José Ángel Valente comienza a coordinar en Almería un seminario sobre la posmodernidad

El encuentro, de duración indefinida, busca el sentido del término

Cuando hace dos años el poeta José Angel Valente visitó España percibió que un término machacón de nuevo cuño pretendía calificar ciertos cambios de actitudes, de indumentaria, de sentimiento estético o de ademanes sociales. Era lo posmoderno, una palabra inconcreta sobre la que apenas se había teorizado. Valente, al calor de la crítica contra la modernidad, coordina ahora un seminario de duración indefinida en Almería con el ánimo de tantear qué es eso del posmodernismo. Las tres primeras intervenciones, la pasada semana, no lograron dar significado concreto a este término finisecular y acaso milenarista.
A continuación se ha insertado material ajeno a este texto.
**src/rtl/risc_v_mike_fetch_unit_if.sv**
```systemverilog
// Fetch-stage bus: redirect input, combinational imem port, and the decode-facing valid/ready head.
// master = fetch unit, slave = surrounding pipeline/memory.
interface risc_v_mike_fetch_unit_if;
   logic        redirect_valid;
   logic [31:0] redirect_pc;
   logic [31:0] imem_addr;
   logic [31:0] imem_rd_data;
   logic        fetch_valid;
   logic        fetch_ready;
   logic [31:0] fetch_pc;
   logic [31:0] fetch_pc_plus4;
   logic [31:0] fetch_instr;
   logic        fetch_fault;

   modport master (
      input  redirect_valid, redirect_pc, imem_rd_data, fetch_ready,
      output imem_addr, fetch_valid, fetch_pc, fetch_pc_plus4, fetch_instr, fetch_fault
   );

   modport slave (
      output redirect_valid, redirect_pc, imem_rd_data, fetch_ready,
      input  imem_addr, fetch_valid, fetch_pc, fetch_pc_plus4, fetch_instr, fetch_fault
   );
endinterface

```
**src/rtl/risc_v_mike_fetch_unit.sv**
```systemverilog
// Instruction fetch: owns the PC, captures imem words into a 2-entry queue, one-cycle fetch latency.
// Decode backpressure fills the queue then stalls the PC; a redirect flushes and costs one bubble.
module risc_v_mike_fetch_unit #(
   parameter logic [31:0] TEXT_BASE  = 32'h0040_0000,
   parameter int unsigned TEXT_DEPTH = 1024,
   parameter logic [31:0] NOP_INSTR  = 32'h0000_0013
) (
   input  logic                        clk,
   input  logic                        rst,
   risc_v_mike_fetch_unit_if.master    bus
);

   typedef logic [31:0] t_pc_addr;

   typedef struct packed {
      t_pc_addr    pc;
      logic [31:0] instr;
      logic        fault;
   } t_entry;

   typedef enum logic {
      RUN  = 1'b0,
      HALT = 1'b1
   } t_mode;

   localparam t_pc_addr TEXT_BYTES = t_pc_addr'(TEXT_DEPTH * 4);

   t_pc_addr   pc_q, pc_d;
   t_entry     entry_q [2];
   t_entry     entry_d [2];
   logic [1:0] count_q, count_d;
   logic       rd_ptr_q, rd_ptr_d;
   logic       wr_ptr_q, wr_ptr_d;
   t_mode      mode_q, mode_d;

   logic       fault;
   logic       pop;
   logic       push;
   t_entry     new_entry;
   t_entry     head;
   logic       head_vld;

   // Unsigned subtraction makes addresses below TEXT_BASE wrap high and fault too.
   assign fault = (pc_q[1:0] != 2'b00) || ((pc_q - TEXT_BASE) >= TEXT_BYTES);

   assign head_vld = (count_q != 2'd0);
   assign pop      = head_vld & bus.fetch_ready;
   assign push     = (mode_q == RUN) & ~bus.redirect_valid & ((count_q < 2'd2) | pop);

   assign new_entry.pc    = pc_q;
   assign new_entry.instr = fault ? NOP_INSTR : bus.imem_rd_data;
   assign new_entry.fault = fault;

   always_comb begin
      pc_d       = pc_q;
      count_d    = count_q;
      rd_ptr_d   = rd_ptr_q;
      wr_ptr_d   = wr_ptr_q;
      mode_d     = mode_q;
      entry_d[0] = entry_q[0];
      entry_d[1] = entry_q[1];

      if (bus.redirect_valid) begin
         pc_d     = bus.redirect_pc;
         count_d  = 2'd0;
         rd_ptr_d = 1'b0;
         wr_ptr_d = 1'b0;
         mode_d   = RUN;
      end else begin
         if (push) begin
            entry_d[wr_ptr_q] = new_entry;
            wr_ptr_d          = ~wr_ptr_q;
            if (fault) begin
               mode_d = HALT;
            end else begin
               pc_d = pc_q + 32'd4;
            end
         end
         if (pop) begin
            rd_ptr_d = ~rd_ptr_q;
         end
         unique case ({push, pop})
            2'b10:   count_d = count_q + 2'd1;
            2'b01:   count_d = count_q - 2'd1;
            default: count_d = count_q;
         endcase
      end
   end

   always_ff @(posedge clk) begin
      if (!rst) begin
         pc_q       <= TEXT_BASE;
         count_q    <= 2'd0;
         rd_ptr_q   <= 1'b0;
         wr_ptr_q   <= 1'b0;
         mode_q     <= RUN;
         entry_q[0] <= '0;
         entry_q[1] <= '0;
      end else begin
         pc_q       <= pc_d;
         count_q    <= count_d;
         rd_ptr_q   <= rd_ptr_d;
         wr_ptr_q   <= wr_ptr_d;
         mode_q     <= mode_d;
         entry_q[0] <= entry_d[0];
         entry_q[1] <= entry_d[1];
      end
   end

   // Head outputs depend only on registered state, never on imem data or ready.
   assign head = entry_q[rd_ptr_q];

   assign bus.imem_addr      = pc_q;
   assign bus.fetch_valid    = head_vld;
   assign bus.fetch_pc       = head_vld ? head.pc    : 32'd0;
   assign bus.fetch_instr    = head_vld ? head.instr : 32'd0;
   assign bus.fetch_fault    = head_vld ? head.fault : 1'b0;
   assign bus.fetch_pc_plus4 = bus.fetch_pc + 32'd4;

endmodule

```
**src/flat_wrapper.sv**
```systemverilog
// flat-port wrapper written by rule: the top's interface ports become plain ports
module risc_v_mike_fetch_unit_flat 
#(
   parameter logic [31:0] TEXT_BASE  = 32'h0040_0000,
   parameter int unsigned TEXT_DEPTH = 1024,
   parameter logic [31:0] NOP_INSTR  = 32'h0000_0013
)
  (clk, rst, bus_redirect_valid, bus_redirect_pc, bus_imem_rd_data, bus_fetch_ready, bus_imem_addr, bus_fetch_valid, bus_fetch_pc, bus_fetch_pc_plus4, bus_fetch_instr, bus_fetch_fault);
  risc_v_mike_fetch_unit_if bus_i ();
  input  logic clk;
  input  logic rst;
  input wire logic [$bits(bus_i.redirect_valid)-1:0] bus_redirect_valid;
  input wire logic [$bits(bus_i.redirect_pc)-1:0] bus_redirect_pc;
  input wire logic [$bits(bus_i.imem_rd_data)-1:0] bus_imem_rd_data;
  input wire logic [$bits(bus_i.fetch_ready)-1:0] bus_fetch_ready;
  output wire logic [$bits(bus_i.imem_addr)-1:0] bus_imem_addr;
  output wire logic [$bits(bus_i.fetch_valid)-1:0] bus_fetch_valid;
  output wire logic [$bits(bus_i.fetch_pc)-1:0] bus_fetch_pc;
  output wire logic [$bits(bus_i.fetch_pc_plus4)-1:0] bus_fetch_pc_plus4;
  output wire logic [$bits(bus_i.fetch_instr)-1:0] bus_fetch_instr;
  output wire logic [$bits(bus_i.fetch_fault)-1:0] bus_fetch_fault;
  assign bus_i.redirect_valid = bus_redirect_valid;
  assign bus_i.redirect_pc = bus_redirect_pc;
  assign bus_i.imem_rd_data = bus_imem_rd_data;
  assign bus_i.fetch_ready = bus_fetch_ready;
  assign bus_imem_addr = bus_i.imem_addr;
  assign bus_fetch_valid = bus_i.fetch_valid;
  assign bus_fetch_pc = bus_i.fetch_pc;
  assign bus_fetch_pc_plus4 = bus_i.fetch_pc_plus4;
  assign bus_fetch_instr = bus_i.fetch_instr;
  assign bus_fetch_fault = bus_i.fetch_fault;
  risc_v_mike_fetch_unit #(.TEXT_BASE(TEXT_BASE), .TEXT_DEPTH(TEXT_DEPTH), .NOP_INSTR(NOP_INSTR)) u_core (.clk(clk), .rst(rst), .bus(bus_i));
endmodule
```
**config.mk**
```make
export PLATFORM = sky130hd
export DESIGN_NAME = risc_v_mike_fetch_unit_flat
export DESIGN_NICKNAME = d
export VERILOG_FILES = /design/src/rtl/risc_v_mike_fetch_unit_if.sv /design/src/rtl/risc_v_mike_fetch_unit.sv /design/src/flat_wrapper.sv
export SDC_FILE = /design/constraint.sdc
export NUM_CORES = 1
export LEC_CHECK = 0
export ABC_AREA = 0
export CORE_ASPECT_RATIO = 0.6
export CORE_MARGIN = 3
export CORE_UTILIZATION = 43
export DETAILED_ROUTE_END_ITERATION = 7
export GPL_TIMING_DRIVEN = 1
export PLACE_DENSITY = 0.71
export RECOVER_POWER = 50
export SYNTH_ARGS = -nofsm -noshare
export SYNTH_HDL_FRONTEND = slang
export SYNTH_SLANG_ARGS = --single-unit
export TNS_END_PERCENT = 10
```
**constraint.sdc**
```tcl
create_clock -name clk -period 7.6 [get_ports clk]
set_input_delay 1.14 -clock clk [delete_from_list [all_inputs] [get_ports clk]]
set_output_delay 1.14 -clock clk [all_outputs]
set_load 0.02 [all_outputs]
```
==> qor.yml <==
finalHoldViolations: 0
post_synthesis_to_final_layout_area_growth_pct: 28.5
min_period_ns: 6.21
cp_data_required_time_ns: 7.88
die_x_microns: 185
period_utilization_post_route: 0.817
synth_cell_type_count: 49
cts.sink_count: 168
grt_pass1_wl_mm: 40.1
synth-warning-count: 0
worstSkewPairLatency_ns: 0.42
finish.instance_area_sq_um: 10600
postCtsResizedCells: 0
mappedNetlistArea_sq_um: 8250
holdBufCountCts: 0
buffer_ports.inserted: 197
tritoncts: "done"
cap_viol_max_count: 4
timing.clock.skew_ns: 0.0151
synth_edf_count: 0
cts-buffers-inserted: 17
critPathKind: "input pin to flop"
worstPathArrival_ns: 6.49
drt-pass1-iter-count: 5
grt.overflow.total: 0
number_of_antenna_violations_at_the_first_check_in_global_routing: 0
timing.slew.headroom: -0.993
place.detailed.hpwl_mm: 17.5
synth_compound_area_frac: 0.130
cts-root-buf: "sky130_fd_sc_hd__clkbuf_16"
layout.core_utilization: 0.575
wl_per_cell_microns: 17.7
power.leakage_nw: 3.53
floorplan.core_area_sq_um: 18400
critPathCaptureType: "flop"
start_util: 0.447
floorplan.die.height_microns: 113
mux_share_of_post_synthesis_cell_area: 0.0958
total_number_of_vias: 7913
antenna_violating_nets_post_route: 0
report.final.setup_viol: 0
synthXorXnorAreaFrac: 0.0361
dieArea_sq_um: 20900
critical_path.max_fanout: 58
vdd.ir_drop.worst_uv: 151
postSynthAreaPerCell_sq_um: 7.68
fmax_mhz: 161
drcViolationCount: 0
drv_slew: 250
violations: "capacitance limit, slew limit"
timing.critical_path.from_type: "input pin"
worst_slew_pin_slew_ns: 2.99
hold_path_class: "flop to flop"
net_count_synth: 1147
synth_seq_area_share: 0.407
vias_in_the_first_global_route: 7243
drt-initial-drc-count: 791
synthFlopType: "sky130_fd_sc_hd__dfxtp_1"
post_drt_via_cell_ratio: 5.49
postRouteWirelength_mm: 25.6
grt_usage: 0.240
cts.htree.levels: 4
yosys_register_bits: 168
core.rowCount: 38
number_of_placed_i_o_pins: 198
final_layout_size_suffix_gt1_frac: 0.0425
clk_pin_slew_ns: 0.07
status: "complete, but fails checks"
synthArstFlopShare: 0
post_synth_fa_ha_maj_area_fraction: 0.00606
gp_congestion: 0.854
fin_tns_setup_ns: 0
rsz0062_at_grt: "false"
synth_simple_gate_area_share: 0.246
layout.nets: 1259
clock_tree.buffer_depth: 2
synthesis.instances: 1075
synth_top_family_by_area: "simple AND/OR/NAND/NOR gates"
grt_max_degree: 89
powerDensity_nw_per_um2: 189
post-cts-setup-buffers: 0
post_dp_cell_area_sq_um: 10100
==> logic make-up (layout without fill, tap and decap cells) <==
kind of cell | count (synthesis) | count (layout)
AOI/OAI and AO/OA | 195 | 195
adders and majority gates | 4 | 4
buffers and inverters | 131 | 256
and+or+nand+nor | 464 | 464
muxes | 79 | 79
other | 0 | 2
DFF | 168 | 168
xor gates and xnor gates | 34 | 34
==> cells in the final DEF, fill, tap and decap left out, drive strengths merged, types with 2 or more instances in the layout <==
cell type	count
diode	2
ha	4
a21oi	149
clkdlybuf4s50	163
dlygate4sd3	34
nor3b	2
and2	5
xnor2	10
clkinv	5
mux2i	79
or4	2
buf	6
a211oi	6
nand3b	9
nor2	92
a22oi	3
nand3	71
or3	2
and3	4
clkbuf	23
xor2	24
inv	22
a311oi	2
nand2b	5
or2	2
nand2	224
nand4	9
nor4	13
clkinvlp	2
o21ai	21
nor3	22
dfxtp	168
==> flip-flops by register name (all words and copies together) (netlist names), named ones only <==
| name | count |
|---|---|
| u_core.bus.imem_addr | 32 |
| u_core.rd_ptr_q | 1 |
| u_core.mode_q | 1 |
| u_core.wr_ptr_q | 1 |
| u_core.count_q | 2 |
| u_core.entry_q | 130 |
==> per-layer routing <==
metal,share of wire,GRT usage,routed length (microns),vias to the layer above
li1,-,-,-,3847
met3,0.092,0.0591,2350,10
met4,0.0039,0.0265,99,0
met2,0.39,0.324,9960,347
met1,0.51,0.389,13200,3709
met5,0,0,0,-
==> through the flow <==
stage	cells	power (mW)	hold WS [ns]	setup slack [ns]
6_report	1442	2.01	0.449	1.39
3_3_place_gp	1408	1.18	0.438	2.65
5_1_grt	1440	2.07	0.470	0.896
4_1_cts	1440	2.02	0.452	2.01
3_5_place_dp	1408	1.18	0.443	2.47
2_1_floorplan	1075	1.09	0.431	3.03
==> worst max-delay path: stages <==
cell                            delay, ns
sky130_fd_sc_hd__dlygate4sd3_1       0.52
sky130_fd_sc_hd__clkbuf_1            1.47
sky130_fd_sc_hd__nor2_1              0.12
sky130_fd_sc_hd__and2_0              0.30
sky130_fd_sc_hd__nand2b_1            0.32
sky130_fd_sc_hd__clkbuf_1            2.15
sky130_fd_sc_hd__nand2_1             0.20
sky130_fd_sc_hd__a21oi_1             0.24
==> layout make-up <==
class | instances | area (sq um)
diodes | 2 | 5.00
clock buffers | 19 | 433
clock inverters | 13 | 136
fillers | 1745 | 7840
inverters | 17 | 65.1
multi-input cells | 776 | 4270
flip-flops and latches | 168 | 3370
well taps | 240 | 300
repair buffers | 207 | 2030
==> worst paths after layout <==
check                       startpoint                     to  slack [ns]  cells past startpoint
setup / recovery    bus_redirect_valid  u_core.entry_q[0][23]        1.39                      8
hold / removal    u_core.entry_q[1][8]   u_core.entry_q[1][8]        0.45                      2
setup reg to reg     u_core.count_q[1]  u_core.entry_q[0][23]        3.81                      6
hold reg to reg   u_core.entry_q[1][8]   u_core.entry_q[1][8]        0.45                      2
==> power by group <==
group / total (mW) / switching [mW] / internal (mW)
combinational: 0.223 / 0.133 / 0.0897
clock: 0.844 / 0.382 / 0.462
sequential: 0.941 / 0.0380 / 0.904
total: 2.01 / 0.554 / 1.46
El propio Valente inauguró el primer ciclo de conferencias el miércoles último, un día ventoso y con nublos en una Almería ajena a los gustos indumentarios y estéticos que en las grandes urbes se etiquetan de posmodernos. En el auditorio, el ropaje más atrabiliario fue la americana. Nada de aretes enormes, gabardinas arrugadas, creadores desafiantes o peinados esculturales. La nueva estética no descolló.Los asistentes tampoco eran excesivamente jóvenes, casi todos con los 40 cumplidos. En cambio, las tertulias con los conferenciantes sí animaron a casi todos a dar su opinión sobre la posmodernidad, ese fenómeno descrito por Valente como "el espacio crítico que nos separa de la modernidad".

Para Valente, que reside a temporadas en Almería, el proyecto de la modernidad ha fracasado y con él las grandes filosofías de redención histórica que lo sustentaron, desde Hegel a Marx.

Tras la aniquilación de los fascismos y la neutralización de los "socialismos reales", "el horizonte político lo han totalizado las socialdemocracias", un pensamiento político conformista y de gran éxito "como lo demostraría, en el caso de este país, la rápida adaptación involucionista del partido en el poder". Para Valente, en este horizonte ambiguo, donde convergen las críticas contra las pobres ruinas de lo moderno, es donde puede constituirse el posmodernismo.

La filosofía de rebelión contra el conformismo modernista la basa principalmente Valente en el pensamiento de Walter Benjamin, filósofo adscrito a la Escuela de Francfort. Todo ello a las puertas del fin del milenio, que, como en casos anteriores, trae consigo un sentimiento de catástrofe -la aniquilación nuclear- y una plaga morbosa -el SIDA.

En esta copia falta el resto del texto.